Loris sussultò dolente, soggiogò i denti e strizzò gli occhi, ma ben presto accolse il dolore e lo mutò in piacere.
E quando le sue membra si fecero tenue e conosciute, Gavriel poté finalmente acquistare maggiore libertà nelle movenze. Spostò i lunghi capelli di Loris per scoprirgli la schiena e ammirarla mentre muoveva i propri fianchi.
Tra un impeto e l'altro, le labbra di Loris portarono il nome dell'uomo, lo masticava con goduria mentre le sue dita strozzavano i lembi della federa. Posò il mento sul morbido cuscino e si godette appieno ciascuna spinta regalata con generosità dagli allenati fianchi di Gavriel, ondeggiando come la cresta di una pianura accarezzata dal forte vento. Essudava come un nomade sotto il sole cocente, mugugnava tra i denti, poiché ogni singolo gemito gli sembrava proibito tra quelle pareti.

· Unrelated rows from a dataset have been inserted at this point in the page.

===== src/rtl/fetch_stage_pkg.sv =====
// Shared constants and state encoding for the instruction-fetch stage.
package fetch_stage_pkg;

    localparam int                 WORD_WIDTH   = 32;
    localparam logic [WORD_WIDTH-1:0] RESET_PC_DEF = 32'h0000_0000;
    localparam int                 PC_STEP_DEF  = 4;

    typedef enum logic [1:0] {
        FETCH_S = 2'd0,
        WAIT_S  = 2'd1,
        DRAIN_S = 2'd2,
        HOLD_S  = 2'd3
    } fetch_state_e;

endpackage


===== src/rtl/fetch_stage_if.sv =====
// Instruction-memory request/response bus: req/gnt request phase, rvalid response phase.
interface fetch_stage_if #(
    parameter int W = fetch_stage_pkg::WORD_WIDTH
);
    logic         req;
    logic [W-1:0] addr;
    logic         gnt;
    logic         rvalid;
    logic [W-1:0] rdata;

    modport master (output req, output addr, input gnt, input rvalid, input rdata);
    modport slave  (input req, input addr, output gnt, output rvalid, output rdata);
endinterface


===== src/rtl/fetch_stage_pc_gen.sv =====
// Program counter register with sequential increment (wrapping) and branch redirect.
module fetch_pc_gen
    import fetch_stage_pkg::*;
#(
    parameter int                     W        = WORD_WIDTH,
    parameter logic [WORD_WIDTH-1:0]  RESET_PC = RESET_PC_DEF,
    parameter int                     PC_STEP  = PC_STEP_DEF
) (
    input  logic         clk,
    input  logic         rst,
    input  logic         redirect,
    input  logic [W-1:0] redirect_addr,
    input  logic         advance,
    output logic [W-1:0] pc_q,
    output logic [W-1:0] pc_inc
);

    assign pc_inc = pc_q + W'(PC_STEP);

    always_ff @(posedge clk or negedge rst) begin
        if (!rst) begin
            pc_q <= W'(RESET_PC);
        end else if (redirect) begin
            pc_q <= redirect_addr;
        end else if (advance) begin
            pc_q <= pc_inc;
        end
    end

endmodule


===== src/rtl/fetch_stage.sv =====
// Instruction-fetch stage: request FSM, 1-entry skid buffer and IF/ID register.
// Optional performance counters are enabled with FETCH_PERF_CNT_EN.
module fetch_stage
    import fetch_stage_pkg::*;
#(
    parameter int                     WORD_WIDTH_P = WORD_WIDTH,
    parameter logic [WORD_WIDTH-1:0]  RESET_PC     = RESET_PC_DEF,
    parameter int                     PC_STEP      = PC_STEP_DEF
) (
    input  logic                    clk,
    input  logic                    rst,
    input  logic                    Freeze,
    input  logic                    Branch_taken,
    input  logic [WORD_WIDTH_P-1:0] Branch_Address,
    fetch_stage_if.master           imem,
    output logic [WORD_WIDTH_P-1:0] PC_out,
    output logic [WORD_WIDTH_P-1:0] instruction_out,
    output logic                    valid_out
`ifdef FETCH_PERF_CNT_EN
    ,
    output logic [31:0]             fetch_count,
    output logic [15:0]             flush_count
`endif
);

    fetch_state_e            state_q, state_d;
    logic [WORD_WIDTH_P-1:0] pc_q, pc_inc;
    logic                    skid_valid;
    logic [WORD_WIDTH_P-1:0] skid_pc, skid_instr;
    logic                    load_rsp, load_skid, drain_skid, advance;

    fetch_pc_gen #(
        .W        (WORD_WIDTH_P),
        .RESET_PC (RESET_PC),
        .PC_STEP  (PC_STEP)
    ) u_pc_gen (
        .clk           (clk),
        .rst           (rst),
        .redirect      (Branch_taken),
        .redirect_addr (Branch_Address),
        .advance       (advance),
        .pc_q          (pc_q),
        .pc_inc        (pc_inc)
    );

    always_ff @(posedge clk or negedge rst) begin
        if (!rst) begin
            state_q <= FETCH_S;
        end else begin
            state_q <= state_d;
        end
    end

    always_comb begin
        state_d = state_q;
        if (Branch_taken) begin
            unique case (state_q)
                WAIT_S:  state_d = imem.rvalid ? FETCH_S : DRAIN_S;
                FETCH_S: state_d = imem.gnt ? DRAIN_S : FETCH_S;
                // A response is still owed in DRAIN; keep discarding so only one request is ever in flight.
                DRAIN_S: state_d = imem.rvalid ? FETCH_S : DRAIN_S;
                default: state_d = FETCH_S;
            endcase
        end else begin
            unique case (state_q)
                FETCH_S: if (imem.gnt)    state_d = WAIT_S;
                WAIT_S:  if (imem.rvalid) state_d = Freeze ? HOLD_S : FETCH_S;
                DRAIN_S: if (imem.rvalid) state_d = FETCH_S;
                HOLD_S:  if (!Freeze)     state_d = FETCH_S;
                default: state_d = FETCH_S;
            endcase
        end
    end

    always_comb begin
        imem.req   = rst && (state_q == FETCH_S);
        imem.addr  = pc_q;
        load_rsp   = 1'b0;
        load_skid  = 1'b0;
        drain_skid = 1'b0;
        if (!Branch_taken) begin
            load_rsp   = (state_q == WAIT_S) && imem.rvalid && !Freeze;
            load_skid  = (state_q == WAIT_S) && imem.rvalid && Freeze;
            drain_skid = (state_q == HOLD_S) && skid_valid && !Freeze;
        end
        advance = load_rsp || drain_skid;
    end

    always_ff @(posedge clk or negedge rst) begin
        if (!rst) begin
            skid_valid <= 1'b0;
            skid_pc    <= '0;
            skid_instr <= '0;
        end else if (Branch_taken || drain_skid) begin
            skid_valid <= 1'b0;
        end else if (load_skid) begin
            skid_valid <= 1'b1;
            skid_pc    <= pc_inc;
            skid_instr <= imem.rdata;
        end
    end

    always_ff @(posedge clk or negedge rst) begin
        if (!rst) begin
            PC_out          <= '0;
            instruction_out <= '0;
            valid_out       <= 1'b0;
        end else if (Branch_taken) begin
            PC_out          <= '0;
            instruction_out <= '0;
            valid_out       <= 1'b0;
        end else if (load_rsp) begin
            PC_out          <= pc_inc;
            instruction_out <= imem.rdata;
            valid_out       <= 1'b1;
        end else if (drain_skid) begin
            PC_out          <= skid_pc;
            instruction_out <= skid_instr;
            valid_out       <= 1'b1;
        end
    end

`ifdef FETCH_PERF_CNT_EN
    always_ff @(posedge clk or negedge rst) begin
        if (!rst) begin
            fetch_count <= '0;
            flush_count <= '0;
        end else begin
            if (advance && (fetch_count != '1)) fetch_count <= fetch_count + 32'd1;
            if (Branch_taken && (flush_count != '1)) flush_count <= flush_count + 16'd1;
        end
    end
`endif

endmodule


===== src/flat_wrapper.sv =====
// flat-port wrapper written by rule: the top's interface ports become plain ports
module fetch_stage_flat import fetch_stage_pkg::*;
#(
    parameter int                     WORD_WIDTH_P = WORD_WIDTH,
    parameter logic [WORD_WIDTH-1:0]  RESET_PC     = RESET_PC_DEF,
    parameter int                     PC_STEP      = PC_STEP_DEF
)
  (clk, rst, Freeze, Branch_taken, Branch_Address, PC_out, instruction_out, valid_out, imem_req, imem_addr, imem_gnt, imem_rvalid, imem_rdata);
  fetch_stage_if #(.W(32)) imem_i ();
  input  logic clk;
  input  logic rst;
  input  logic Freeze;
  input  logic Branch_taken;
  input  logic [WORD_WIDTH_P-1:0] Branch_Address;
  output logic [WORD_WIDTH_P-1:0] PC_out;
  output logic [WORD_WIDTH_P-1:0] instruction_out;
  output logic valid_out;
  output wire logic [$bits(imem_i.req)-1:0] imem_req;
  output wire logic [$bits(imem_i.addr)-1:0] imem_addr;
  input wire logic [$bits(imem_i.gnt)-1:0] imem_gnt;
  input wire logic [$bits(imem_i.rvalid)-1:0] imem_rvalid;
  input wire logic [$bits(imem_i.rdata)-1:0] imem_rdata;
  assign imem_req = imem_i.req;
  assign imem_addr = imem_i.addr;
  assign imem_i.gnt = imem_gnt;
  assign imem_i.rvalid = imem_rvalid;
  assign imem_i.rdata = imem_rdata;
  fetch_stage #(.WORD_WIDTH_P(WORD_WIDTH_P), .RESET_PC(RESET_PC), .PC_STEP(PC_STEP)) u_core (.clk(clk), .rst(rst), .Freeze(Freeze), .Branch_taken(Branch_taken), .Branch_Address(Branch_Address), .imem(imem_i), .PC_out(PC_out), .instruction_out(instruction_out), .valid_out(valid_out));
endmodule

===== config.mk =====
export PLATFORM = sky130hd
export DESIGN_NAME = fetch_stage_flat
export DESIGN_NICKNAME = d
export VERILOG_FILES = /design/src/rtl/fetch_stage_pkg.sv /design/src/rtl/fetch_stage_if.sv /design/src/rtl/fetch_stage_pc_gen.sv /design/src/rtl/fetch_stage.sv /design/src/flat_wrapper.sv
export SDC_FILE = /design/constraint.sdc
export NUM_CORES = 1
export LEC_CHECK = 0
export CAP_MARGIN = 5
export CORE_MARGIN = 3
export CORE_UTILIZATION = 35
export CTS_BUF_LIST = sky130_fd_sc_hd__clkbuf_2 sky130_fd_sc_hd__clkbuf_4 sky130_fd_sc_hd__clkbuf_8
export DETAILED_ROUTE_END_ITERATION = 7
export GPL_TIMING_DRIVEN = 0
export PLACE_DENSITY = 0.71
export SLEW_MARGIN = 30
export SYNTH_ARGS = -nofsm -noshare
export SYNTH_HDL_FRONTEND = slang
export SYNTH_SLANG_ARGS = --single-unit

===== constraint.sdc =====
create_clock -name clk -period 2.11 [get_ports clk]
set_clock_uncertainty 0.15 [all_clocks]
set_input_delay 0.3165 -clock clk [delete_from_list [all_inputs] [get_ports clk]]
set_output_delay 0.3165 -clock clk [all_outputs]
set_load 0.05 [all_outputs]

==> out/metrics.cfg, run 1 <==
[global_route]
grt_use_met1=0.2671
met3_usage=0.04438
grt-busiest-layer=met2
grt_first_pass_wirelength_um=37110
grt_max_degree=73
grt_use_total=0.1947
grt_pass1_vias=6640
antenna_found_initial=2
grtUsageMet2=0.2996
grt_overflow=0

[clock_tree]
cts_tree=done
clkLatencyLatePin_ps=450
cts_sinks=164
cts_buffers=17
cts_buffer_depth=2
cts_hold_buf=3
htreeDepth=4
clkTransAtPathRegs_ps=90
clockRootBuffer=clkbuf_8

[finish]
stdcell_count=1279
post-route-util=0.4907
design_area_mm2=0.01074
syn2layout_area_growth_pct=37.12
drive_gt1_frac=0.2012
n_antenna_cell=0
nNetsFinal=1062

[detailed_routing]
ant_nets=0
drc=0
avgRoutedWirePerCell_um=18.65
via_per_inst=5.262
vias=6730
drtIter0Drc=582
wirelength_um=23860
first_pass_iters=5

[yosys]
ys_types=54
avgSynthCellArea_um2=10.04
yosysSeqAreaShare=0.5239
async_reset_ff_frac=1.000
synth_flop_cell=dfrtp_1
synth_edf_count=0
yosysTopAreaCellShare=0.5239
synth.area.top_cells=dfrtp_1 52%, nand2_1 7.4%, mux2_2 5.3%
synth.cell_area_mm2=0.007834
ys_ff_latch=164
yosys.area.top_type=dfrtp_1
synth_nets=856
synth_warnings=0
syn_inst=780

[floorplan]
io-pin-count=168
coreArea_mm2=0.02189
initial_core_util=0.3579
die_area_mm2=0.02421
num_rows=54
die_x_um=155.6
die_y_um=155.6

[place]
gp_congestion=0.8908
place_hpwl_um=16940
dpl_cell_area_mm2=0.009941
dp.cells=1228
portBuffers=166

[outcome]
violations=negative hold slack
status=finished, violations left

[setup_path]
required_ps=2280
critical_path_class=flop to flop
arrival_ps=2210
worstPathCellList=inv_2 -> ha_4 -> nand2_2 -> or3_4 -> clkbuf_4 -> buf_4 -> nand2_1 -> a311oi_2
startpoint_type=flop
critical_path.endpoint_type=flop
crit_path_max_incr_delay_ps=420
path_max_fanout=10
path_buf_inv=3
crit_path_top_delay_cell=dfrtp_1
cpLargestDelayFamily=simple AND/OR/NAND/NOR gates

[sta]
timing.final.crit_period_ps=2039
slew_headroom=0.5656
hold_viol_final=78
tightest_slew_ps=651.6
period_share=0.9661
finalMaxSlewViolations=0
rsz0062_at_grt=true
finalSetupViolCount=0
whs_ps=-110.2
fmax_mhz=490.6
fin_tns_setup_ps=0

[pwr]
leakage_nw=4.787
finalPower_mw=10.14
max-vdd-ir-drop_uv=467.6
power_density_mw_per_mm2=943.9

[hold_path]
min_path_type=input port to async pin

[job]
max_cap_violations=0

[cell usage in the layout (no fill, tap or decap), types with 13 or more instances in the layout]
cell | netlist | routed
dfrtp_2 | 0 | 23
xnor2_1 | 19 | 19
nor2_1 | 52 | 50
xor2_1 | 35 | 32
buf_4 | 2 | 26
nand4_1 | 13 | 13
mux2_2 | 37 | 37
dfrtp_1 | 164 | 141
o21ai_0 | 67 | 61
clkbuf_1 | 36 | 15
clkdlybuf4s50_1 | 0 | 67
a311oi_1 | 37 | 32
a22oi_1 | 18 | 17
clkbuf_8 | 2 | 21
dlygate4sd2_1 | 0 | 96
nand2_1 | 154 | 153
o21ai_1 | 15 | 21
nand3_1 | 22 | 21
[worst min-delay path: stages]
cell and delay, ps:
buf_8 90, buf_12 100, buf_12 100, buf_16 290
[cells in the mapped netlist (9+ instances only)]
| library cell | n |
|---|---|
| nand4_1 | 13 |
| o21ai_1 | 15 |
| a311oi_1 | 37 |
| nand3_1 | 22 |
| a21oi_1 | 9 |
| xor2_1 | 35 |
| a22oi_1 | 18 |
| nand2_1 | 154 |
| mux2_2 | 37 |
| nor2_1 | 52 |
| dfrtp_1 | 164 |
| o21ai_0 | 67 |
| xnor2_1 | 19 |
| buf_2 | 10 |
| clkbuf_1 | 36 |
[kinds of logic after synthesis]
family,share of synthesized area
compound gates,0.1396
buf+inv,0.04376
xor+xnor,0.06037
mux,0.05446
flops,0.5239
fa+ha+maj,0.009583
simple gates,0.1683
[metal layers]
| layer | share of wire | wire length (um) |
|---|---|---|
| met5 | 0.0011 | 27 |
| met4 | 0.034 | 814 |
| met3 | 0.055 | 1314 |
| met2 | 0.47 | 11140 |
| met1 | 0.44 | 10560 |
[through the flow]
| stage | hold WS [ps] | worst slack [ps] |
|---|---|---|
| floorplan | -129.1 | 14.69 |
| global placement | 307.3 | -7018 |
| detailed placement | 24.18 | -951.7 |
| CTS | -111.5 | 2.480 |
| global route | -98.54 | -13.45 |
| finish | -110.2 | 71.50 |
[layout make-up]
| type | count | area, um^2 |
|---|---|---|
| Buffer | 59 | 411.6 |
| Clock buffer | 17 | 234.0 |
| Clock inverter | 15 | 240.2 |
| Fill cell | 2047 | 11150 |
| Inverter | 9 | 36.28 |
| Multi-Input combinational cell | 546 | 3537 |
| Sequential cell | 164 | 4133 |
| Tap cell | 280 | 350.3 |
| Timing Repair Buffer | 189 | 1799 |
[state kept, by name, summed over array words and instances, names as in the netlist]
register,flops
u_core.PC_out,32
u_core.instruction_out,32
u_core.skid_instr,32
u_core.skid_pc,32
u_core.u_pc_gen.pc_q,32
u_core.state_q,2
u_core.skid_valid,1
u_core.valid_out,1
[worst paths after layout]
check                             startpoint                         end  slack, ps  cells past startpoint
min                                      rst    u_core.u_pc_gen.pc_q[23]       -110                      4
max reg2reg                u_core.state_q[1]  u_core.instruction_out[11]         70                      8
min in group clk           Branch_Address[5]     u_core.u_pc_gen.pc_q[5]        260                      3
max in group asynchronous                rst           u_core.skid_pc[4]       1220                      5
max                        u_core.state_q[1]  u_core.instruction_out[11]         70                      8
min reg2reg                u_core.skid_pc[7]           u_core.skid_pc[7]        330                      2
[where the power goes]
| part | switching (mW) | leakage (nW) | internal [mW] |
|---|---|---|---|
| Sequential | 0.489 | 2.11 | 3.91 |
| Combinational | 1.85 | 2.44 | 1.16 |
| Clock | 1.28 | 0.237 | 1.45 |
[repair_timing]
action,4_1_cts,5_1_grt
pin swaps,5,5
cloned,1,0
endpoints found under the hold margin,92,68
buffers inserted,12,5
resized for setup,158,44
endpoints found under the setup margin,248,140
No activity file was read; power rests on OpenSTA's default activity.
==> inputs of run 2 (changes only) <==
PLACE_DENSITY = 0.69   (was 0.71)
clock period = 1.9 ns   (was 2.11 ns; I/O delays follow)
==> out/metrics.cfg, run 2 (same netlist as run 1, synthesis figures left out) <==
[setup_path]
reg2reg_depth=8  ; unchanged
arrival_ps=2380  ; +170 ps
cpLargestDelayFamily=buffers and inverters
r2r_end=u_core.instruction_out[13]
path_common_cell=clkbuf_16
worstReg2RegStart=u_core.state_q[0]
startpoint_type=flop
crit_path_max_incr_delay_ps=470  ; +50 ps
path_buf_inv=4  ; +1
crit_path_top_delay_cell=dfrtp_2
critical_path.endpoint_type=flop
critical_path_class=flop to flop
r2r_slack_ps=-280  ; -350 ps
worstPathCellList=ha_4 -> a22oi_2 -> nor2_4 -> buf_12 -> buf_8 -> clkbuf_16 -> clkbuf_16 -> a311oi_1
required_ps=2100  ; -180 ps
path_max_fanout=8  ; -2

[place]
portBuffers=166  ; unchanged
place_hpwl_um=16950  ; about the same
gp_congestion=0.8506  ; -4.5%
dp.cells=1227  ; -0.081%

[detailed_routing]
wirelength_um=28990  ; +22%
first_pass_iters=5  ; unchanged
drc=0  ; unchanged
avgRoutedWirePerCell_um=21.49  ; +15%
drtIter0Drc=688  ; +18%
vias=7516  ; +12%
via_per_inst=5.572  ; +5.9%
ant_nets=0  ; unchanged

[pwr]
leakage_nw=5.575  ; +16%
power_density_mw_per_mm2=927.8  ; -1.7%
max-vdd-ir-drop_uv=481.2  ; +2.9%

[clock_tree]
cts_sinks=164  ; unchanged
cts_tree=done
clockRootBuffer=clkbuf_8
cts_buffer_depth=2  ; unchanged
clkTransAtPathRegs_ps=100  ; about the same
htreeDepth=4  ; unchanged
cts_buffers=17  ; unchanged
clkLatencyLatePin_ps=460  ; about the same

[floorplan]
initial_core_util=0.3579  ; unchanged
die_y_um=155.6  ; unchanged
io-pin-count=168  ; unchanged
die_area_mm2=0.02421  ; unchanged
coreArea_mm2=0.02189  ; unchanged
num_rows=54  ; unchanged
die_x_um=155.6  ; unchanged

[global_route]
antenna_found_initial=0  ; -2
grt_use_total=0.2117  ; +0.01697
grt_overflow=0  ; unchanged
grt_pass1_vias=7128  ; +7.3%
grt_first_pass_wirelength_um=40050  ; +7.9%
grt_max_degree=84  ; +15%

[sta]
tightest_slew_ps=767.1  ; +115.5 ps
rsz0062_at_grt=true
finalSetupViolCount=109  ; +109
hold_viol_final=123  ; +58%
timing.final.crit_period_ps=2181  ; +142.1 ps
whs_ps=-432.4  ; -322.2 ps
fmax_mhz=458.6  ; -6.5%
slew_headroom=0.4886  ; -0.07701
period_share=1.148  ; +0.1816
finalMaxSlewViolations=0  ; unchanged
setup_slack_ps=-280.6  ; -352.1 ps

[finish]
n_antenna_cell=0  ; unchanged
syn2layout_area_growth_pct=62.91
final_cell_mix=138 x dfrtp_1, 132 x nand2_1, 72 x dlygate4sd2_1, 66 x clkdlybuf4s50_1, 64 x o21ai_1
final_common_cell=dfrtp_1
post-route-util=0.5830  ; +0.09231
nNetsFinal=1133  ; +6.7%
fill_cells=1689  ; -17%
drive_gt1_frac=0.4210  ; +0.2198
stdcell_count=1349  ; +5.5%

[outcome]
violations=negative hold slack, negative setup slack
status=finished, violations left

[job]
max_cap_violations=0  ; unchanged

[hold_path]
min_path_type=input port to async pin

[run 2: where the power goes]
group | total [mW] | internal, mW | switching, mW
clock network | 2.44 | 1.04 | 1.40
registers | 5.01 | 4.35 | 0.655
logic | 4.39 | 1.87 | 2.52
[run 2: worst max path at each step]
stage | start | end | slack (ps) | cells past startpoint
finish | u_core.state_q[0] | u_core.instruction_out[13] | -280 | 8
global route | u_core.state_q[1] | u_core.instruction_out[13] | -360 | 9
CTS | u_core.state_q[1] | u_core.instruction_out[18] | -160 | 9
detailed placement | Branch_taken | u_core.skid_instr[27] | -1140 | 6
global placement | rst | u_core.u_pc_gen.pc_q[2] | -7760 | 1
floorplan | u_core.u_pc_gen.pc_q[23] | u_core.u_pc_gen.pc_q[29] | -150 | 6
[run 2: area by class of cell]
type	count	area [um^2]	area share
Clock buffer	17	234.0	0.01833
Timing Repair Buffer	264	2691	0.2109
Clock inverter	14	126.4	0.009902
Buffer	54	638.1	0.05000
Multi-Input combinational cell	547	4539	0.3557
Inverter	9	43.79	0.003431
Tap cell	280	350.3	0.02745
Sequential cell	164	4139	0.3243
[run 2: repair_timing]
action / in CTS / in global routing
endpoints found under the hold margin: 82 / 82
pin swaps: 64 / 63
gates resized for setup: 400 / 162
setup endpoints to repair: 256 / 156
setup buffers: 41 / 45
gates cloned: 12 / 4
[run 2: worst reg2reg max path: cells and delay by family, from the launching register on]
family                   cells  cell delay, ps
AO/OA/AOI/OAI                2             520
adder cells (fa/ha/maj)      1             200
buffers and inverters        4             660
flip-flops                   1             470
AND/OR/NAND/NOR              1              80
[run 2: through the flow]
stage	instance area (um^2)	setup WS, ps	setup TNS, ps	power (mW)
2_1_floorplan	8005	-152.1	-2814	7.089
3_3_place_gp	10020	-7765	-1217170	8.200
3_5_place_dp	10050	-1139	-122720	8.310
4_1_cts	11880	-158.7	-6247	11.28
5_1_grt	12760	-355.6	-19670	12.37
6_report	12760	-280.6	-12760	11.84
[run 2: per-layer routing]
metal | vias to the layer above | part of all wire | GRT usage
li1 | 3303 | - | -
met1 | 3742 | 0.39 | 0.2712
met2 | 370 | 0.49 | 0.3526
met3 | 101 | 0.071 | 0.05492
met4 | 0 | 0.042 | 0.06836
met5 | - | 0 | 0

Gavriel si spingeva in lui con fermezza, indifferente verso il lieve e petulante cigolio emesso dalle assi del letto, e dei piccoli lamenti che le sue labbra si lasciavan sfuggire.
«Heinrich...» farfugliò stordito Loris, così percosso da tutto quell'ardore che lo travolgeva, che le lenti degli occhiali quasi si appannarono, e fu costretto a levarseli.
Investito d'amore, la vista gli si annebbiò di lacrime e dalla sua pelle stillarono abbondanti scie di sudore.
La stanza si saziò dei gemiti e i plausi delle loro pelli che s'incontravano, evocavano il nome di uno e l'altro a fiato corto.
Loris non sentiva più alcuna doglia, al contrario, credeva di star per morire.
Gli era mancata quella sensazione, quel calore e quell'arsura provocata dalla ebbrezza.
Il letto vacillava impetuoso, sembrava che il tempo avesse cessato di proseguire, tutto attorno a Loris scomparve quando i suoi occhi chiari fecero capolino sotto le palpebre.
I suoi lunghi capelli finirono nel pugno di Gavriel come una briglia, esercitando maggiore padronanza su di Loris e sul suo intero corpo.
Sentiva gli arti cedere, il dolore al collo veniva represso e presto dimenticato dalla delizia del momento. Percepiva Gavriel farsi via con voluttà in ogni margine di lui, lo inteneriva man mano che lo copulava tra un singhiozzo e l'altro.
Lamentava di tanto in tanto per il dolore, ma ogni suo lamento, cantato come piacere, deliziava le orecchie di Gavriel.
«Hmm» mugugnava serrando le labbra. Tutto il suo corpo stava reagendo, si stava svegliando, nasceva.
Sentiva che presto avrebbe toccato il cielo, poteva udire la voce dell'universo sussurrargli. La pelle fremeva, il sangue bolliva e il respiro si appesantiva.
Non poteva domarlo, era solo un uomo, così sprigionò un fragoroso gemito dalle umide labbra. Ciò fece assai piacere a Gavriel, era prova che stava svolgendo un ottimo lavoro.
Loris non si preoccupò più di tacere, era troppo da contenere.
«Oh Heinrich, sì, sì così non si fermi» diceva con affanno.
«Non si fermi la prego»
Proprio quando credeva che per lui fosse troppo tardi per tornare a ricevere di nuovo l'amore carnale, ecco che il seme di Gavriel abbondò in lui, vivificando quel suo corpo scarno di affezione, rendendolo simile a un fertile terreno rinfrescato dalla pioggia. Loris si sentì estremamente benedetto, gioioso, sorpreso di star provando sulla propria pelle così tanta goduria.
Gridò il nome del compagno con il poco fiato che gli era rimasto nel petto, terse le lenzuola di chiaro e il cuor suo traboccò nella franchezza.
Ma quel piacere si sciolse sulla lingua come una zolletta di zucchero, quando rimasero solo i granelli, il suo palato si fece gravemente amaro e il suo animo appassì.
Mentre lui sprofondava nella gola del pentimento, Gavriel restò a guardare giulivo l'opera sua compiuta stillare dal corpo del suo amato e desiderato Loris. Ora gli era concesso toccarlo, stringerlo e baciarlo. L'idea di aver finalmente ottenuto questa grande libertà e onore, lo fece sentire valido e propizio.